Keeping enough material in the bore can be challenging for materials with higher flow rates. To meet the preheat and start test requirements, it may be necessary to remove the test load from the piston or stop its travel during the preheat period. In some cases, the orifice needs to be plugged to stop the material from running out prior to the start of the test. Care must be used when dealing with high-flow materials to avoid burns.
Extrudate cutting technique can be a factor in Procedure A tests. Proper cutting technique is an acquired skill and requires practice to get it right, such as where to cut the extruded material as it extrudes from the die at precise intervals. Automatic cutters can be useful but may not work with all materials. Procedure A can be used with materials that have flow rates up to 50 g/10 min. However, it should be noted that the chances for error with manual cutting increases with higher melt-flow values. It is also important to note that the first cut (starting at 46 ±2mm) is considered to be the reportable test result.

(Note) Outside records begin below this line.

From an optimization exercise on the open Yosys and OpenROAD flow, aimed at small area and a short achievable clock period; shortcuts taken in it are not production practice. Function was checked by simulation only, so behaviour that the tests miss may differ from the original. Power and IR drop assume default switching activity.

==> flow/design.v <==
module mainModule(
		input clk, input reset,
		output [31:0] imem_addr, input [31:0] imem_data,
		output wb_alu_we, output [2:0] wb_alu_rd, output [31:0] wb_alu_data,
		output wb_mem_we, output [2:0] wb_mem_rd, output [7:0] wb_mem_data,
		output [3:0] flags
	);
	reg [31:0] pc;
	reg [31:0] ir;                                   
	reg iv;                                          
	reg [2:0] e_rm, e_rn, e_rd, e_mrn, e_mrd;
	reg [4:0] e_off;                                 
	reg e_aop, e_asrc;
	reg e_awe, e_fwe, e_ld, e_st, e_br;
	reg [7:0] rm_sr, rn_sr;                          
	reg [7:0] rm_sh, rn_sh;                          
	reg rm_old, rm_oldh, rm_p3, rm_wm, rm_wa, rm_imm;
	reg rn_old, rn_oldh, rn_p3, rn_wm, rn_wa;
	reg pstall;                                      
	reg m_awe, m_ld, m_st;
	reg [2:0] m_ard, m_mrd;
	reg [31:0] m_alu;
	reg [7:0] m_sd;
	reg [2:0] m_addr;
	reg m_fnew;                                      
	reg [3:0] m_fold;                                
	reg m_znew, m_vraw, m_vsp, m_a31, m_craw, m_cmask;
	wire m_z = m_fnew ? m_znew : m_fold[3];
	wire m_n = m_fnew ? m_alu[31] : m_fold[2];
	wire m_c = m_fnew ? (m_craw & ~m_cmask) : m_fold[1];
	wire m_v = m_fnew ? (m_vsp ? m_a31 : m_vraw) : m_fold[0];
	reg w_awe, w_mwe;
	reg [2:0] w_ard, w_mrd;
	reg [31:0] w_alu;
	reg [7:0] w_mem;
	reg w_z, w_n, w_c, w_v;
	reg [3:0] fl;                                    
	reg [63:0]  rlo;                                 
	reg [191:0] rhi;                                 
	reg [7:0]  hz;
	wire [7:0] hz_nx;                                
	reg [31:0] r0old;
	reg [63:0] dm;                                   
	wire [15:0] ia = ir[15:0];
	wire [15:0] im = ir[31:16];
	wire a_wr0  = ia[4:0] == 5'b00011;
	wire a_cmp0 = ia[4:0] == 5'b01000;
	wire a_nop0 = ia[4:0] == 5'b00000;
	wire o_st0  = im[4:0] == 5'b01100;
	wire o_ld0  = im[4:0] == 5'b01101;
	wire o_br0  = im[4:0] == 5'b11010;
	wire o_jp0  = im[4:0] == 5'b11110;
	wire o_nop0 = im[4:0] == 5'b00000;
	wire a_wr = iv & a_wr0, a_cmp = iv & a_cmp0;
	wire o_st = iv & o_st0, o_ld = iv & o_ld0, o_br = iv & o_br0, o_jp = iv & o_jp0;
	wire undef = iv & (~(a_wr0 | a_cmp0 | a_nop0) | ~(o_st0 | o_ld0 | o_br0 | o_jp0 | o_nop0));
	wire v   = m_v;
	wire brt = e_br & m_n;
	wire hz_stall = m_ld & (m_mrd != 3'd0) &
		((e_rm == m_mrd) | (e_rn == m_mrd) | (e_mrn == m_mrd));
	wire stall = hz_stall & ~v;
	wire if_flush = (v | brt | o_jp | undef) & ~stall;
	wire id_flush = (v | brt) & ~stall;
	wire [31:0] btarget = {{23{e_off[4]}}, e_off, e_mrn, 1'b0};
	wire [31:0] jtarget = {{20{im[15]}}, im[15:5], 1'b0};
	wire [31:0] pc_next = v ? 32'h00FF00FF : brt ? btarget : o_jp ? jtarget :
		undef ? 32'h00FF00FF : pc + 32'd4;
	always @(posedge clk) begin
		if (reset) pc <= 32'd0;
		else if (~stall) pc <= pc_next;
		if (~stall) ir <= imem_data;
		if (reset | if_flush) iv <= 1'b0;
		else if (~stall) iv <= 1'b1;
		if (~stall) begin
			e_rm <= ia[15:13] & {3{iv}}; e_rn <= ia[12:10] & {3{iv}}; e_rd <= ia[9:7];
			e_mrn <= im[10:8] & {3{iv}}; e_mrd <= im[7:5]; e_off <= im[15:11];
			e_aop <= ia[5]; e_asrc <= ia[6];
		end
		if (reset | id_flush) {e_awe, e_fwe, e_ld, e_st, e_br} <= 5'd0;
		else if (~stall) {e_awe, e_fwe, e_ld, e_st, e_br} <= {a_wr, a_wr | a_cmp, o_ld, o_st, o_br};
		pstall <= stall;
	end
	wire [2:0] n_rm = stall ? e_rm : ia[15:13];
	wire [2:0] n_rn = stall ? e_rn : ia[12:10];
	wire n_asrc = stall ? e_asrc : ia[6];
	wire n_rm_p3 = ~stall & e_awe & (e_rd == n_rm) & (n_rm != 3'd0);
	wire n_rm_wm = m_ld & (m_mrd == n_rm) & (n_rm != 3'd0);
	wire n_rm_wa = m_awe & (m_ard == n_rm) & (n_rm != 3'd0);
	wire n_rn_p3 = ~stall & e_awe & (e_rd == n_rn) & (n_rn != 3'd0);
	wire n_rn_wm = m_ld & (m_mrd == n_rn) & (n_rn != 3'd0);
	wire n_rn_wa = m_awe & (m_ard == n_rn) & (n_rn != 3'd0);
	wire n_rm_rf = ~n_asrc & ~n_rm_p3 & ~n_rm_wm & ~n_rm_wa;
	wire n_rn_rf = ~n_rn_p3 & ~n_rn_wm & ~n_rn_wa;
	wire [7:0] n_rm_dec = 8'd1 << n_rm;
	wire [7:0] n_rn_dec = 8'd1 << n_rn;
	always @(posedge clk) begin
		rm_imm <= n_asrc;
		rm_p3 <= ~n_asrc & n_rm_p3;
		rm_wm <= ~n_asrc & ~n_rm_p3 & n_rm_wm;
		rm_wa <= ~n_asrc & ~n_rm_p3 & ~n_rm_wm & n_rm_wa;
		rm_sr <= n_rm_dec & {8{n_rm_rf}} & {7'h7f, ~stall};
		rm_sh <= n_rm_dec & {8{n_rm_rf}} & {7'h7f, ~stall} & ~hz_nx;
		rm_old <= n_rm_dec[0] & n_rm_rf & stall;
		rm_oldh <= n_rm_dec[0] & n_rm_rf & stall & ~hz[0];
		rn_p3 <= n_rn_p3;
		rn_wm <= ~n_rn_p3 & n_rn_wm;
		rn_wa <= ~n_rn_p3 & ~n_rn_wm & n_rn_wa;
		rn_sr <= n_rn_dec & {8{n_rn_rf}} & {7'h7f, ~stall};
		rn_sh <= n_rn_dec & {8{n_rn_rf}} & {7'h7f, ~stall} & ~hz_nx;
		rn_old <= n_rn_dec[0] & n_rn_rf & stall;
		rn_oldh <= n_rn_dec[0] & n_rn_rf & stall & ~hz[0];
	end
	wire [7:0] r0lo_eff = pstall ? r0old[7:0] : rlo[0+:8];
	wire [23:0] r0hi_eff = pstall ? r0old[31:8] : (hz[0] ? 24'd0 : rhi[0+:24]);    
	wire [255:0] rf_eff;
	assign rf_eff[31:0] = {r0hi_eff, r0lo_eff};
	genvar ri;
	generate
		for (ri = 1; ri < 8; ri = ri + 1) begin : g_rd
			assign rf_eff[32*ri +: 32] = {hz[ri] ? 24'd0 : rhi[24*ri +: 24], rlo[8*ri +: 8]};
		end
	endgenerate
	reg [31:0] rm_or, rn_or;
	integer k;
	always @(*) begin
		rm_or[7:0]  = ({8{rm_old}} & r0old[7:0]) | ({8{rm_p3}} & m_alu[7:0]) |
			({8{rm_wm}} & w_mem) | ({8{rm_wa}} & w_alu[7:0]) | {{5{rm_imm & e_rm[2]}}, {3{rm_imm}} & e_rm};
		rm_or[31:8] = ({24{rm_oldh}} & r0old[31:8]) | ({24{rm_p3}} & m_alu[31:8]) |
			({24{rm_wa}} & w_alu[31:8]) | {24{rm_imm & e_rm[2]}};
		rn_or[7:0]  = ({8{rn_old}} & r0old[7:0]) | ({8{rn_p3}} & m_alu[7:0]) |
			({8{rn_wm}} & w_mem) | ({8{rn_wa}} & w_alu[7:0]);
		rn_or[31:8] = ({24{rn_oldh}} & r0old[31:8]) | ({24{rn_p3}} & m_alu[31:8]) |
			({24{rn_wa}} & w_alu[31:8]);
		for (k = 0; k < 8; k = k + 1) begin
			rm_or[7:0]  = rm_or[7:0]  | ({8{rm_sr[k]}}  & rlo[8*k +: 8]);
			rm_or[31:8] = rm_or[31:8] | ({24{rm_sh[k]}} & rhi[24*k +: 24]);
			rn_or[7:0]  = rn_or[7:0]  | ({8{rn_sr[k]}}  & rlo[8*k +: 8]);
			rn_or[31:8] = rn_or[31:8] | ({24{rn_sh[k]}} & rhi[24*k +: 24]);
		end
	end
	wire [31:0] rm_val = rm_or;
	wire [31:0] rn_val = rn_or;
	wire mrn_p3 = m_awe & (m_ard == e_mrn) & (e_mrn != 3'd0);
	wire mrn_wm = w_mwe & (w_mrd == e_mrn) & (e_mrn != 3'd0);
	wire mrn_wa = w_awe & (w_ard == e_mrn) & (e_mrn != 3'd0);
	wire [31:0] mrn_rf = rf_eff[32*e_mrn +: 32];
	wire [31:0] mrd_rf = rf_eff[32*e_mrd +: 32];
	wire [2:0] mrn_val = mrn_p3 ? m_alu[2:0] : mrn_wm ? w_mem[2:0] : mrn_wa ? w_alu[2:0] : mrn_rf[2:0];
	wire mrd_pf = pstall & w_awe & (w_ard == e_mrd) & (e_mrd != 3'd0);
	wire [7:0] mrd_val = mrd_pf ? w_alu[7:0] : mrd_rf[7:0];
	wire [31:0] A = rn_val;
	wire [31:0] B = rm_val;
	wire sub = e_aop;
	wire [31:0] Bx = B ^ {32{sub}};
	wire [31:0] pp = A ^ Bx;
	wire [31:0] gg = A & Bx;
	reg [191:0] pg, pq;                                         
	integer l, i, j;
	always @(*) begin
		pg[31:0] = {gg[31:1], gg[0] | (pp[0] & sub)};
		pq[31:0] = pp;
		for (l = 0; l < 5; l = l + 1) begin
			for (i = 0; i < 32; i = i + 1) begin
				if ((i >> l) & 1) begin
					j = ((i >> l) << l) - 1;
					pg[32*(l+1)+i] = pg[32*l+i] | (pq[32*l+i] & pg[32*l+j]);
					pq[32*(l+1)+i] = pq[32*l+i] & pq[32*l+j];
				end else begin
					pg[32*(l+1)+i] = pg[32*l+i];
					pq[32*(l+1)+i] = pq[32*l+i];
				end
			end
		end
	end
	wire [31:0] cy = pg[160 +: 32];                                   
	wire [31:0] out = pp ^ {cy[30:0], sub};
	wire cout = cy[31];
	wire bx_lo_ones = &Bx[30:0];
	wire f_cmask = sub & bx_lo_ones & Bx[31];
	wire f_vsp = sub & bx_lo_ones & ~Bx[31];
	wire [31:0] zk = A ^ Bx;
	wire [31:0] zo = {A[30:0] | Bx[30:0], sub};
	wire f_z = (zk == zo);
	wire [2:0] addr = e_off[2:0] + mrn_val;
	always @(posedge clk) begin
		if (reset | v | stall) {m_awe, m_ld, m_st} <= 3'd0;
		else {m_awe, m_ld, m_st} <= {e_awe, e_ld, e_st};
		m_ard <= e_rd; m_mrd <= e_mrd;
		m_alu <= out; m_sd <= mrd_val; m_addr <= addr;
		m_fnew <= e_fwe & ~stall & ~reset & ~v;
		m_fold <= (reset | v) ? 4'd0 : {m_z, m_n, m_c, m_v};
		m_znew <= f_z; m_vraw <= cy[30] ^ cy[31]; m_vsp <= f_vsp; m_a31 <= A[31];
		m_craw <= cout; m_cmask <= f_cmask;
	end
	wire st_fwd = w_mwe & (w_mrd != 3'd0) & (w_mrd == m_mrd);
	wire [7:0] st_data = reset ? 8'd0 : st_fwd ? w_mem : m_sd;
	wire [7:0] mem_out = dm[m_addr*8 +: 8];
	genvar gi;
	generate
		for (gi = 0; gi < 8; gi = gi + 1) begin : g_dm
			always @(posedge clk)
				if (reset | (m_st & (m_addr == gi))) dm[gi*8 +: 8] <= st_data;
		end
	endgenerate
	always @(posedge clk) begin
		w_awe <= m_awe & ~reset;
		w_mwe <= m_ld & ~reset;
		w_ard <= m_ard; w_mrd <= m_mrd;
		w_alu <= m_alu; w_mem <= mem_out;
		{w_z, w_n, w_c, w_v} <= reset ? 4'd0 : {m_z, m_n, m_c, m_v};
		fl <= reset ? 4'd0 : {w_z, w_n, w_c, w_v};
	end
	wire [7:0] wd_m = reset ? 8'd0 : w_mem;
	wire [7:0] wd_a = reset ? 8'd0 : w_alu[7:0];
	generate
		for (gi = 0; gi < 8; gi = gi + 1) begin : g_rf
			wire mw = w_mwe & (w_mrd == gi);
			wire aw = w_awe & (w_ard == gi);
			assign hz_nx[gi] = reset | mw | (hz[gi] & ~aw);
			always @(posedge clk) begin
				if (reset | mw | aw) rlo[gi*8 +: 8] <= mw ? wd_m : wd_a;
				if (aw) rhi[gi*24 +: 24] <= w_alu[31:8];
				hz[gi] <= hz_nx[gi];
			end
		end
	endgenerate
	always @(posedge clk) begin
		r0old <= {rhi[0+:24], rlo[0+:8]};
	end
	assign imem_addr = pc;
	assign wb_alu_we = w_awe;
	assign wb_alu_rd = w_ard;
	assign wb_alu_data = w_alu;
	assign wb_mem_we = w_mwe;
	assign wb_mem_rd = w_mrd;
	assign wb_mem_data = w_mem;
	assign flags = fl;
endmodule
==> flow/flow/run.sh <==
#!/bin/bash
# Standard ORFS layout (the standard.sh, standard synthesis unchanged) with a
# tighter timing-repair target, smaller port buffers and a denser floorplan.
# Each tool's full output stays in orfs/logs; make's own output goes to standard.log.
set -o pipefail
bash standard.sh \
  SETUP_SLACK_MARGIN=6.5 \
  "BUFFER_PORTS_ARGS=-buffer_cell sky130_fd_sc_hd__buf_2" \
  finish > standard.log 2>&1
==> flow/standard.sh <==
#!/bin/bash
# synth_recipe.tcl (not shown) runs the flow's synth.tcl, then flattens the netlist and writes it again
# the make line also repeats each setting of config.mk as NAME=value (left out here)
make -C /OpenROAD-flow-scripts/flow DESIGN_CONFIG=/design/flow/config.mk WORK_HOME=/design/flow/orfs CLKGATE_MAP_FILE= SYNTH_SCRIPT=/design/flow/synth_recipe.tcl "${@:-finish}"
==> flow/config.mk <==
export PLATFORM = sky130hd
export DESIGN_NAME = mainModule
export DESIGN_NICKNAME = mainModule
export VERILOG_FILES = /design/flow/design.v
export SDC_FILE = /design/flow/constraint.sdc
export NUM_CORES = 4
export LEC_CHECK = 0
export CAP_MARGIN = 20
export CORE_MARGIN = 2
export CORE_UTILIZATION = 60
export CTS_CLUSTER_DIAMETER = 80
export CTS_CLUSTER_SIZE = 20
export PLACE_DENSITY = 0.7
export SLEW_MARGIN = 20
==> flow/constraint.sdc <==
create_clock -name core_clock -period 10.0 [get_ports {clk}]
set_input_delay 2.0000 -clock core_clock [delete_from_list [all_inputs] [get_ports {clk}]]
set_output_delay 2.0000 -clock core_clock [all_outputs]
set_load 0.01 [all_outputs]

The practice of making successive cuts and averaging them together should be avoided.
For Procedure B tests according to ASTM D1238, permissible piston travel distances are 6.35 mm (0.25 in.) to 25.4 mm (1 in.). The operator selects the distance based on expected flow rate. The 0.25-in. travel is used for low-flow materials, while the 1-in. travel is used for high-flow materials.
As with Procedure A, the first measurement of a Procedure B test is considered to be the reportable test result. However, many modern testing instruments are equipped with an encoder-based measuring device that will allow the user to divide up the specified travel distance into discrete “captures” and then average the captures to get the reportable test result. This practice is acceptable as long as the specified distances are used.
Procedure B requires the use of a melt-density value, which is the density of the material in its molten state. The melt density is a multiplier that converts volume back into a mass value. ASTM D1238, Table 3 lists generic melt-density factors for virgin PP and PE. These factors will change with additives and processing, so it is more accurate to measure the actual melt density of the specific resin being tested. You can combine Procedure A and Procedure B tests to get both weight and volume data, which allows the calculation of melt density.
If you are suspicious of the melt-flow data you are obtaining, you have plenty of options for checking and updating equipment, examining procedures, and comparing results with those obtained by others. There is a good likelihood that answers to variances will be easily tracked down with some good old-fashioned detective work.